Approval Based on Trial Results
Demonstrating Superior Overall Survival Compared to Chemotherapy in
Previously-Treated Patients
Merck (NYSE:MRK), known as MSD outside the United States and
Canada, today announced that the European Commission (EC) has
approved KEYTRUDA® (pembrolizumab), the company’s anti-PD-1
therapy, at a dose of 2 mg/kg every three weeks, for patients with
locally advanced or metastatic non-small cell lung cancer (NSCLC)
in patients whose tumors express PD-L1 and who have received at
least one prior chemotherapy regimen. Patients with EGFR or ALK
positive tumor mutations should also have received approved therapy
for these mutations prior to receiving KEYTRUDA. The EC approval
allows marketing of KEYTRUDA in all 28 EU member states.
The approval is based on findings from KEYNOTE-010, a pivotal
study which showed KEYTRUDA significantly improved overall survival
(OS) compared to standard of care chemotherapy.

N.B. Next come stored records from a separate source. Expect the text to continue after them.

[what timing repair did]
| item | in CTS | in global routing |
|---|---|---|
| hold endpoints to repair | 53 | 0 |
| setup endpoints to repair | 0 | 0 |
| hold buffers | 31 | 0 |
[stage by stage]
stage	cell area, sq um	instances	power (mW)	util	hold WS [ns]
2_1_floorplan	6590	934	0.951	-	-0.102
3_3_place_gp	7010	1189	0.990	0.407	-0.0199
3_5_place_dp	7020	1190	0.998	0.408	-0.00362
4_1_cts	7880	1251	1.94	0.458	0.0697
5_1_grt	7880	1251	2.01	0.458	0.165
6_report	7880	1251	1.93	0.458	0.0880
**src/verilog/fccc_defines.vh**
```
`ifndef FCCC_DEFINES_VH
`define FCCC_DEFINES_VH
`define FCCC_BASE_BLOCKING 10'h200
`define FCCC_BASE_NONBLOCKING 10'h300
`define FCCC_IDX_COUNT_HIGH 8'hC4
`define FCCC_IDX_COUNT_LOW 8'hC5
`define FCCC_IDX_RUN_FAST 8'hC6
`define FCCC_IDX_WRAP_TOGGLE 8'hC7
`define FCCC_IDX_PIN_ACTION 8'hC8
`define FCCC_IDX_EDGE_SELECT 8'hC9
`define FCCC_IDX_CHANNEL_FLAG 8'hCC
`define FCCC_IDX_WRAP_FLAG 8'hCD
`define FCCC_IDX_VALUE_FIRST 8'hCE
`define FCCC_IDX_VALUE_LAST 8'hD5
`define FCCC_IDX_ACCUM_FIRST 8'hE2
`define FCCC_IDX_ACCUM_LAST 8'hE3
`define FCCC_BIT_RUN 7
`define FCCC_BIT_FAST 4
`define FCCC_BIT_WRAP_FLAG 7
`define FCCC_RESET_BYTE 8'h00
`define FCCC_RESET_NIBBLE 4'h0
`define FCCC_COUNT_ALL_ONES 16'hFFFF
`define FCCC_COUNT_ZERO 16'h0000
`define FCCC_ACT_NONE 2'h0
`define FCCC_ACT_TOGGLE 2'h1
`define FCCC_ACT_CLEAR 2'h2
`define FCCC_ACT_SET 2'h3
`endif

```
**src/verilog/fccc_chan.v**
```verilog
`timescale 1ns/1ps
`default_nettype none
`include "fccc_defines.vh"
module fccc_chan
(
    input wire pclk,
    input wire presetn,
    input wire run,
    input wire [1:0] action,
    input wire [1:0] edge_sel,
    input wire toggle_on_wrap_bit,
    input wire is_output,
    input wire match,
    input wire force_act,
    input wire wrap,
    input wire pin_in,
    output reg compare_output_line,
    output reg pin_oe_n,
    output reg capture_event
);
    reg pin_meta;
    reg pin_sync;
    reg pin_prev;
    reg next_out;
    wire rise;
    wire fall;
    wire wrap_toggle;

    // Metastability guard: only pin_sync reads pin_meta
    always @(posedge pclk or negedge presetn)
    begin
        if (!presetn)
        begin
            pin_meta <= 1'b0;
            pin_sync <= 1'b0;
            pin_prev <= 1'b0;
        end
        else
        begin
            pin_meta <= pin_in;
            pin_sync <= pin_meta;
            pin_prev <= pin_sync;
        end
    end

    assign rise = pin_sync & ~pin_prev;
    assign fall = ~pin_sync & pin_prev;
    assign wrap_toggle = wrap & toggle_on_wrap_bit & is_output;

    always @*
    begin
        next_out = compare_output_line;
        if (wrap_toggle)
        begin
            next_out = ~compare_output_line;
        end
        else if (force_act || match)
        begin
            case (action)
                `FCCC_ACT_TOGGLE: next_out = ~compare_output_line;
                `FCCC_ACT_CLEAR: next_out = 1'b0;
                `FCCC_ACT_SET: next_out = 1'b1;
                default: next_out = compare_output_line;
            endcase
        end
    end

    always @(posedge pclk or negedge presetn)
    begin
        if (!presetn)
        begin
            compare_output_line <= 1'b0;
            pin_oe_n <= 1'b1;
            capture_event <= 1'b0;
        end
        else
        begin
            compare_output_line <= next_out;
            pin_oe_n <= ~(action[1] | action[0]);
            // Capture only while running, and never on an output channel
            capture_event <= run & ~is_output & ((edge_sel[0] & rise) | (edge_sel[1] & fall));
        end
    end
endmodule
`default_nettype wire

```
**src/verilog/fccc_top.v**
```verilog
`timescale 1ns/1ps
`default_nettype none
`include "fccc_defines.vh"
module fccc_top
(
    input wire pclk,
    input wire presetn,
    input wire psel,
    input wire penable,
    input wire pwrite,
    input wire [11:0] paddr,
    input wire [31:0] pwdata,
    input wire [3:0] pstrb,
    output reg [31:0] prdata,
    output reg pready,
    output reg pslverr,
    input wire [15:0] counter_value,
    input wire [3:0] channel_match,
    input wire [3:0] force_compare,
    input wire [3:0] channel_is_output,
    input wire [3:0] timer_channel_pin_in,
    output wire [3:0] compare_output_line,
    output wire [3:0] timer_channel_pin_oe_n,
    output wire [3:0] capture_event,
    output reg timer_run_enable,
    output reg fast_flag_clear_all,
    output reg count_wrap_event,
    output reg [3:0] channel_flag_clear,
    output reg wrap_flag_clear,
    output reg pulse_accum_flag_clear
);
    reg [3:0] wrap_toggle_enables;
    reg [7:0] compare_pin_action;
    reg [7:0] capture_edge_select;
    reg [15:0] count_prev;
    reg wrap_pulse;
    reg [7:0] next_rdata;
    reg next_err;
    reg [3:0] next_chan_clear;
    reg next_wrap_clear;
    reg next_accum_clear;
    wire [9:0] index;
    wire [7:0] offset;
    wire in_window;
    wire access_done;
    wire do_write;
    wire do_read;
    wire is_value;
    wire [2:0] value_pos;
    wire [3:0] value_chan;
    wire is_accum;
    wire is_count;
    wire wrap_now;
    wire [9:0] base_blocking;
    wire [9:0] base_nonblocking;
    wire value_is_output;

    // Byte address is four times the global register index
    assign index = paddr[11:2];
    assign offset = index[7:0];
    assign base_blocking = `FCCC_BASE_BLOCKING;
    assign base_nonblocking = `FCCC_BASE_NONBLOCKING;
    assign in_window = (index[9:8] == base_blocking[9:8])
                     | (index[9:8] == base_nonblocking[9:8]);
    assign access_done = psel & penable & pready;
    assign do_write = access_done & pwrite;
    assign do_read = access_done & ~pwrite;
    assign is_count = (offset == `FCCC_IDX_COUNT_HIGH) | (offset == `FCCC_IDX_COUNT_LOW);
    assign is_value = (offset >= `FCCC_IDX_VALUE_FIRST) & (offset <= `FCCC_IDX_VALUE_LAST);
    assign is_accum = (offset >= `FCCC_IDX_ACCUM_FIRST) & (offset <= `FCCC_IDX_ACCUM_LAST);
    // Two bytes per channel value, channel 3 first
    assign value_pos = offset[3:1] - 3'h7;
    assign value_chan = 4'h8 >> value_pos[1:0];
    assign value_is_output = channel_is_output[value_pos[1:0] ^ 2'h3];

    // Fixed one-wait-state answer
    always @(posedge pclk or negedge presetn)
    begin
        if (!presetn)
        begin
            pready <= 1'b0;
            prdata <= 32'h00000000;
            pslverr <= 1'b0;
        end
        else
        begin
            pready <= psel & penable & ~pready;
            if (psel & penable & ~pready)
            begin
                prdata <= {24'h000000, next_rdata};
                pslverr <= next_err;
            end
        end
    end

    always @*
    begin
        next_rdata = `FCCC_RESET_BYTE;
        next_err = 1'b0;
        if (!in_window)
        begin
            next_err = 1'b1;
        end
        else if (offset == `FCCC_IDX_RUN_FAST)
        begin
            next_rdata = {timer_run_enable, 2'b00, fast_flag_clear_all, 4'h0};
        end
        else if (offset == `FCCC_IDX_WRAP_TOGGLE)
        begin
            next_rdata = {4'h0, wrap_toggle_enables};
        end
        else if (offset == `FCCC_IDX_PIN_ACTION)
        begin
            next_rdata = compare_pin_action;
        end
        else if (offset == `FCCC_IDX_EDGE_SELECT)
        begin
            next_rdata = capture_edge_select;
        end
        else if (offset == `FCCC_IDX_COUNT_HIGH)
        begin
            next_rdata = counter_value[15:8];
        end
        else if (offset == `FCCC_IDX_COUNT_LOW)
        begin
            next_rdata = counter_value[7:0];
        end
        else if (offset == `FCCC_IDX_CHANNEL_FLAG || offset == `FCCC_IDX_WRAP_FLAG)
        begin
            next_rdata = `FCCC_RESET_BYTE;
        end
        else if (is_value || is_accum)
        begin
            next_rdata = `FCCC_RESET_BYTE;
        end
        else
        begin
            next_err = 1'b1;
        end
    end

    // Control registers; writes land at the completing edge
    always @(posedge pclk or negedge presetn)
    begin
        if (!presetn)
        begin
            timer_run_enable <= 1'b0;
            fast_flag_clear_all <= 1'b0;
            wrap_toggle_enables <= `FCCC_RESET_NIBBLE;
            compare_pin_action <= `FCCC_RESET_BYTE;
            capture_edge_select <= `FCCC_RESET_BYTE;
        end
        else if (do_write && in_window && pstrb[0])
        begin
            if (offset == `FCCC_IDX_RUN_FAST)
            begin
                timer_run_enable <= pwdata[`FCCC_BIT_RUN];
                fast_flag_clear_all <= pwdata[`FCCC_BIT_FAST];
            end
            else if (offset == `FCCC_IDX_WRAP_TOGGLE)
            begin
                wrap_toggle_enables <= pwdata[3:0];
            end
            else if (offset == `FCCC_IDX_PIN_ACTION)
            begin
                compare_pin_action <= pwdata[7:0];
            end
            else if (offset == `FCCC_IDX_EDGE_SELECT)
            begin
                capture_edge_select <= pwdata[7:0];
            end
        end
    end

    // Flag-clear strobes for the flag registers kept elsewhere
    always @*
    begin
        next_chan_clear = 4'h0;
        next_wrap_clear = 1'b0;
        next_accum_clear = 1'b0;
        if (access_done && in_window)
        begin
            if (do_write && pstrb[0] && offset == `FCCC_IDX_CHANNEL_FLAG)
            begin
                next_chan_clear = pwdata[3:0];
            end
            if (do_write && pstrb[0] && offset == `FCCC_IDX_WRAP_FLAG)
            begin
                next_wrap_clear = pwdata[`FCCC_BIT_WRAP_FLAG];
            end
            if (fast_flag_clear_all)
            begin
                // Capture reads and compare writes clear the channel flag
                if (is_value && ((do_read && !value_is_output) || (do_write && value_is_output)))
                begin
                    next_chan_clear = next_chan_clear | value_chan;
                end
                if (is_count)
                begin
                    next_wrap_clear = 1'b1;
                end
                if (is_accum)
                begin
                    next_accum_clear = 1'b1;
                end
            end
        end
    end

    // Wrap seen only while running; counter_value wrapping while stopped raises no event
    assign wrap_now = timer_run_enable & (count_prev == `FCCC_COUNT_ALL_ONES)
                    & (counter_value == `FCCC_COUNT_ZERO);

    always @(posedge pclk or negedge presetn)
    begin
        if (!presetn)
        begin
            count_prev <= `FCCC_COUNT_ZERO;
            wrap_pulse <= 1'b0;
            count_wrap_event <= 1'b0;
            channel_flag_clear <= 4'h0;
            wrap_flag_clear <= 1'b0;
            pulse_accum_flag_clear <= 1'b0;
        end
        else
        begin
            count_prev <= counter_value;
            wrap_pulse <= wrap_now;
            count_wrap_event <= wrap_now;
            channel_flag_clear <= next_chan_clear;
            wrap_flag_clear <= next_wrap_clear;
            pulse_accum_flag_clear <= next_accum_clear;
        end
    end

    // One channel slice per pin; a stopped timer lets no match through
    fccc_chan u_chan0
    (
        .pclk(pclk),
        .presetn(presetn),
        .run(timer_run_enable),
        .action(compare_pin_action[1:0]),
        .edge_sel(capture_edge_select[1:0]),
        .toggle_on_wrap_bit(wrap_toggle_enables[0]),
        .is_output(channel_is_output[0]),
        .match(channel_match[0] & timer_run_enable),
        .force_act(force_compare[0]),
        .wrap(wrap_pulse),
        .pin_in(timer_channel_pin_in[0]),
        .compare_output_line(compare_output_line[0]),
        .pin_oe_n(timer_channel_pin_oe_n[0]),
        .capture_event(capture_event[0])
    );

    fccc_chan u_chan1
    (
        .pclk(pclk),
        .presetn(presetn),
        .run(timer_run_enable),
        .action(compare_pin_action[3:2]),
        .edge_sel(capture_edge_select[3:2]),
        .toggle_on_wrap_bit(wrap_toggle_enables[1]),
        .is_output(channel_is_output[1]),
        .match(channel_match[1] & timer_run_enable),
        .force_act(force_compare[1]),
        .wrap(wrap_pulse),
        .pin_in(timer_channel_pin_in[1]),
        .compare_output_line(compare_output_line[1]),
        .pin_oe_n(timer_channel_pin_oe_n[1]),
        .capture_event(capture_event[1])
    );

    fccc_chan u_chan2
    (
        .pclk(pclk),
        .presetn(presetn),
        .run(timer_run_enable),
        .action(compare_pin_action[5:4]),
        .edge_sel(capture_edge_select[5:4]),
        .toggle_on_wrap_bit(wrap_toggle_enables[2]),
        .is_output(channel_is_output[2]),
        .match(channel_match[2] & timer_run_enable),
        .force_act(force_compare[2]),
        .wrap(wrap_pulse),
        .pin_in(timer_channel_pin_in[2]),
        .compare_output_line(compare_output_line[2]),
        .pin_oe_n(timer_channel_pin_oe_n[2]),
        .capture_event(capture_event[2])
    );

    fccc_chan u_chan3
    (
        .pclk(pclk),
        .presetn(presetn),
        .run(timer_run_enable),
        .action(compare_pin_action[7:6]),
        .edge_sel(capture_edge_select[7:6]),
        .toggle_on_wrap_bit(wrap_toggle_enables[3]),
        .is_output(channel_is_output[3]),
        .match(channel_match[3] & timer_run_enable),
        .force_act(force_compare[3]),
        .wrap(wrap_pulse),
        .pin_in(timer_channel_pin_in[3]),
        .compare_output_line(compare_output_line[3]),
        .pin_oe_n(timer_channel_pin_oe_n[3]),
        .capture_event(capture_event[3])
    );
endmodule
`default_nettype wire

```
**config.mk**
```make
export PLATFORM = sky130hd
export DESIGN_NAME = fccc_top
export DESIGN_NICKNAME = d
export VERILOG_FILES = /design/src/verilog/fccc_chan.v /design/src/verilog/fccc_top.v
export VERILOG_INCLUDE_DIRS = /design/src /design/src/verilog
export SDC_FILE = /design/constraint.sdc
export NUM_CORES = 1
export LEC_CHECK = 0
export BUFFER_PORTS_ARGS = -buffer_cell sky130_fd_sc_hd__buf_2
export CORE_MARGIN = 3
export CORE_UTILIZATION = 40
export CTS_CLUSTER_DIAMETER = 60
export DETAILED_ROUTE_END_ITERATION = 10
export HOLD_SLACK_MARGIN = 0.15
export PLACE_DENSITY = 0.67
export SLEW_MARGIN = 20
export SYNTH_ARGS = -nofsm -noshare
export SYNTH_HDL_FRONTEND = slang
export SYNTH_SLANG_ARGS = --single-unit
export TNS_END_PERCENT = 50
```
**constraint.sdc**
```tcl
create_clock -name pclk -period 2.13 [get_ports pclk]
set_input_delay 0.1065 -clock pclk [delete_from_list [all_inputs] [get_ports pclk]]
set_output_delay 0.1065 -clock pclk [all_outputs]
set_load 0.05 [all_outputs]
```
# Word level (Yosys, flattened, before mapping)
# Cells that the tools add are included.
# word_totals
regBits	79
inputBits	85
word_cells	225
# op_classes
n_addsub	1
magnitude_cmp	5
eq_ne	23
shift	1
muxes	42
bitwise_logic	82
n_reduce_logical	34
# ops
operator	n
8-bit == test, second input constant	8
8-bit two-way mux	7
1-bit AND	45
1-bit two-way mux	25
1-bit NOT	25
2-bit == test, second input constant	10
4-bit two-way mux	5
16-bit == test, second input constant	1
8-bit greater-or-equal comparator, second input constant	2
8-bit <= comparator, second input constant	2
16-bit logical NOT	1
4-bit nonzero test	4
1-bit case mux with 3 select lines	4
1-bit bitwise OR	10
2-bit AND reduction	5
1-bit logical AND	9
2-bit by 1-bit == test with 1-bit output, second input constant	4
2-bit nonzero test	4
1-bit logical OR	7
5-bit AND reduction	1
4-bit bitwise OR	1
4-bit AND reduction	1
4-bit by 2-bit right shift with 4-bit output, first input constant	1
2-bit by 3-bit less-than comparator with 1-bit output, second input constant	1
5 further kinds	5

# Depth between registers and ports, before layout
# logic_depth
word_depth	12
depth_mapped	7
ltp_nobuf	6

# By module
# A second synthesis with hierarchy kept.
# unflattened
cells_unflattened	326
hier_area_um2	3818.7
# by_module_without_submodules
module	instances	cells_per_inst	area_each_um2
fccc_top	1	242	2802.7
fccc_chan	4	21	254.0

# Worst setup path before layout
# OpenSTA, ideal clock, no wires.
# synth_timing
path_kind	register to register
from	register pready
to	register capture_edge_select[0]
arrival_ns	1.824
setup_slack_ns	0.181
stages_incl_launch_ff	5
synth_period_minus_slack_ns	1.949
cell_sequence	dfrtp_1 and4_1 and3_1 nor3b_4 mux2_2
# synth_between
elab_chain_cells	5
# synth_rtl
item	line_no	rtl
from (decl)	fccc_top.v:15	output reg pready,
from (signal assigned)	fccc_top.v:87	pready <= psel & penable & ~pready;
1-bit AND	fccc_top.v:65	assign access_done = psel & penable & pready;
1-bit AND	fccc_top.v:66	assign do_write = access_done & pwrite;
1-bit logical AND (2 in a row)	fccc_top.v:153	else if (do_write && in_window && pstrb[0])
5-bit AND reduction (no line)	--	
to (signal assigned)	fccc_top.v:151	capture_edge_select <= `FCCC_RESET_BYTE;
to (signal assigned)	fccc_top.v:170	capture_edge_select <= pwdata[7:0];
to (decl)	fccc_top.v:34	reg [7:0] capture_edge_select;
# No other way between the ends.
# A chain may end at the register's enable or synchronous reset.

# Final worst setup path
# layout_timing
from	input port paddr[5]
to	register capture_edge_select[6]
# layout_between
elab_chain_cells	3
word_cells_on_any_way	8
classes_between	eq/ne (4); bitwise (3); reduce/logical (1)
# layout_rtl
item	line_no	rtl
from (decl)	fccc_top.v:11	input wire [11:0] paddr,
8-bit == test (no line)	--	
1-bit NOT (no line)	--	
5-bit AND reduction (no line) (*)	--	
# Mark *: on every way between the ends. The rest lies on a longest branch, timed or not.

==> impl_metrics.ini <==
[status]
status = completed

[die]
pin_count = 140
core_um2 = 8930
die_width_um = 103
die_h_um = 103
start_util_pct = 42.3
die_area_um2 = 10600
num_rows = 34

[critical_path]
cpPeakStageDelay_ns = 0.54
r2r_slack_ns = 0.36
arrival_ns = 2.17
r2r_cells = 5
cp-start-kind = primary input
crit_type = in2reg
cp_max_fo = 9
r2r_end = capture_edge_select[6]
crit_slowest_cell = dlygate4sd3_1
cp-startpoint = paddr[5]
cp-endpoint = capture_edge_select[6]
crit_chain = dlygate4sd3_1, buf_2, nand2b_1, or4_4, nor3b_4, buf_4, mux2_2
crit_path_end_kind = flip-flop
r2r-start = pready
cp_data_required_time_ns = 2.35

[timing]
tightest_slew_ns = 0.574
min_period_ns = 1.95
hold_viol = 0
setup-tns-final_ns = 0
fin_crit_sh_pct = 91.6
setup_viol = 0
fin_worst_skew_ns = 0.0102
final_max_slew_viol_count = 0
max_freq_mhz = 512
grt_setup_unrepaired = false
slew_headroom_pct = 61.8
whs_ns = 0.210

[grt]
grt_max_degree = 47
grt_pass1_vias = 2770
antenna_found_initial = 0
grt_pass1_wl_mm = 14.0
grt_overflow = 0
grt_usage_pct = 17.7

[clock_tree]
clock_path_buffers = 2
clk_pin_slew_worst_paths_ns = 0.07
cts_tree = built
cts_root_buf = clkbuf_8
clkSinkCount = 79
clk_latency_ns = 0.34
ctsHtreeMaxLevel = 3
cts_buffers = 9
post_cts_buffers = 0

[synth]
avgSynthCellArea_um2 = 11.7
syn-cell-area_um2 = 3780
ys_ff_latch = 79
async_flop_share_pct = 100
syn-instance-count = 324
synth_edf_count = 0
synthDistinctLibCells = 51
yosys_warnings = 0
ys.flop_type = dfrtp_1
ys_seq_area_share_pct = 52.5

[placed_design]
gp_congestion = 0.825
post-place-cells = 507
dpl.hpwl_mm = 6.56
port_buffers = 85

[final_layout]
layout.cells.non_filler = 561
synthToLayoutAreaGrowth_pct = 26.9
layout-drive-gt1-share_pct = 31.6
diodes = 0
fill_cells = 789
nNetsFinal = 545

[drt]
antenna_left = 0
num_vias = 2863
vias_per_cell = 5.10
post_drt_wl_per_cell_um = 16.2
drc = 0
routed_wl_mm = 9.08
first_pass_iters = 7
initialDrtViolationCount = 141

[worst_hold_path]
hp-class = in2reg

[power_and_ir_drop]
cellLeakagePower_nw = 2.40
peakVddDrop_mv = 0.449
power_density_nw_per_um2 = 635

[run]
maxCapViolations = 0
-- state kept, by name (all words and copies together) (netlist names), 4 cells and up --
name	cells
count_prev	16
capture_edge_select	8
compare_pin_action	8
prdata	8
wrap_toggle_enables	4
channel_flag_clear	4
-- power by group --
group	internal (mW)	switching, mW	total, mW
Combinational	0.129	0.249	0.378
Clock	0.605	0.514	1.12
Sequential	1.53	0.0146	1.55
Total	2.27	0.777	3.04
-- through the flow --
stage                     cell area [µm²]  util, %  worst slack (ns)  power (mW)
final                                4790     53.7             0.178        3.04
after global routing                 4790     53.7             0.106        3.16
after CTS                            4790     53.7             0.208        3.06
after detailed placement             4210     47.2             0.239        1.90
after global placement               4210     47.2             0.259        1.89
after floorplan                      3860        -             0.181        1.80
-- final cells by class --
| type | instances | area (µm²) | share of cell area [%] |
|---|---|---|---|
| flip-flops and latches | 79 | 1980 | 41.3 |
| multi-input cells | 209 | 1530 | 31.8 |
| clock inverters | 3 | 42.5 | 0.887 |
| clock buffers | 13 | 159 | 3.31 |
| well taps | 108 | 135 | 2.82 |
| inverters | 14 | 52.6 | 1.10 |
| repair buffers | 135 | 898 | 18.7 |
-- cells by family (layout without fill, tap and decap cells) --
logic type	count (synthesis)	after routing	share of synthesized area, %
compound gates	47	47	8.94
fa+ha+maj	12	12	3.97
buf+inv	59	165	9.47
other cells	1	24	0.0992
mux	37	37	10.9
simple gates	88	88	14.0
flops	79	79	52.5
xor+xnor	1	1	0.232
-- critical path: cells and delay by family --
kind	cells	cell delay [ns]
buffers and inverters	3	0.95
multiplexers	1	0.35
AND/OR/NAND/NOR	3	0.76
-- worst min-delay path by stage --
stage / start / end / slack, ns / cells after the start
finish: paddr[3] / channel_flag_clear[3] / 0.21 / 3
global placement: presetn / u_chan0.pin_meta / 0.14 / 1
detailed placement: presetn / u_chan0.pin_meta / 0.14 / 1
floorplan: presetn / capture_edge_select[0] / -0.19 / 0
global route: paddr[3] / channel_flag_clear[3] / 0.23 / 3
CTS: pstrb[0] / wrap_flag_clear / 0.19 / 4
-- synth_stat cells (2+ instances only) --
cell type / count / area, µm²
nor2_1: 4 / 15.0
o21ai_0: 5 / 25.0
nand4b_1: 3 / 26.3
o22ai_1: 12 / 75.1
a21oi_1: 3 / 15.0
nor2b_1: 3 / 18.8
nand2_1: 28 / 105
nand3b_1: 2 / 15.0
a21o_1: 3 / 22.5
nor3b_4: 2 / 37.5
dfstp_2: 4 / 105
inv_1: 14 / 52.6
ha_1: 12 / 150
buf_1: 2 / 7.51
dfrtp_1: 75 / 1880
a22oi_1: 6 / 45.0
nand4_1: 4 / 25.0
a22o_1: 4 / 35.0
nor4_1: 7 / 43.8
and3_1: 2 / 12.5
nor4b_1: 2 / 17.5
nand3_1: 14 / 70.1
clkbuf_1: 6 / 22.5
nand2b_1: 2 / 12.5
and3b_1: 4 / 35.0
mux2_2: 22 / 248
mux2i_1: 14 / 140
o22a_1: 3 / 26.3
o311ai_0: 5 / 43.8
buf_4: 36 / 270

“This approval provides an important new treatment regimen for
patients in Europe with advanced lung cancer, one of the most
common and challenging cancers,” said Dr. Roger Dansey, senior vice
president and therapeutic area head, oncology late-stage
development, Merck Research Laboratories. “In the KEYNOTE-010
trial, patients with advanced lung cancer who had failed prior
regimens experienced improved overall survival when treated with
KEYTRUDA as compared with those treated with traditional
chemotherapy.”
“The survival benefit for KEYTRUDA observed in
previously-treated patients who express PD-L1 is promising,” said
Dr. Luis Paz-Ares, chair of the medical oncology department,
Hospital Universitario, Madrid, Spain. “There is a significant
unmet need for lung cancer patients, and with this
approval, we now have a new personalized treatment option
which uses biomarker testing to predict which patients are most
likely to benefit from treatment.”
About KEYNOTE-010
KEYNOTE-010 is a global, open-label, randomized, pivotal phase
2/3 study evaluating KEYTRUDA (pembrolizumab) (2 mg/kg or 10 mg/kg
every three weeks) compared to standard of care chemotherapy
(docetaxel, 75 mg/m2 every three weeks) in 1,033 patients with
squamous and non-squamous NSCLC who experienced disease progression
after platinum-containing systemic therapy and whose tumors
expressed PD-L1. The primary endpoints were OS and progression-free
survival (PFS) and were assessed based on patients with any level
of PD-L1 expression (greater than or equal to one percent) and in
patients whose tumors express higher levels of PD-L1 (greater than
or equal to 50 percent) – as reflected by tumor proportion score
(TPS).
In the total study population (all levels of PD-L1 expression),
both doses of KEYTRUDA studied significantly improved OS compared
with docetaxel. Specifically, KEYTRUDA resulted in a 29 percent
improvement in OS for the 2 mg/kg dose (HR 0.71 [95% CI, 0.58-0.88;
P=0.001]) and a 39 percent improvement in OS for the 10 mg/kg dose
(HR 0.61 [95% CI, 0.49-0.75; P<0.001]), compared to docetaxel.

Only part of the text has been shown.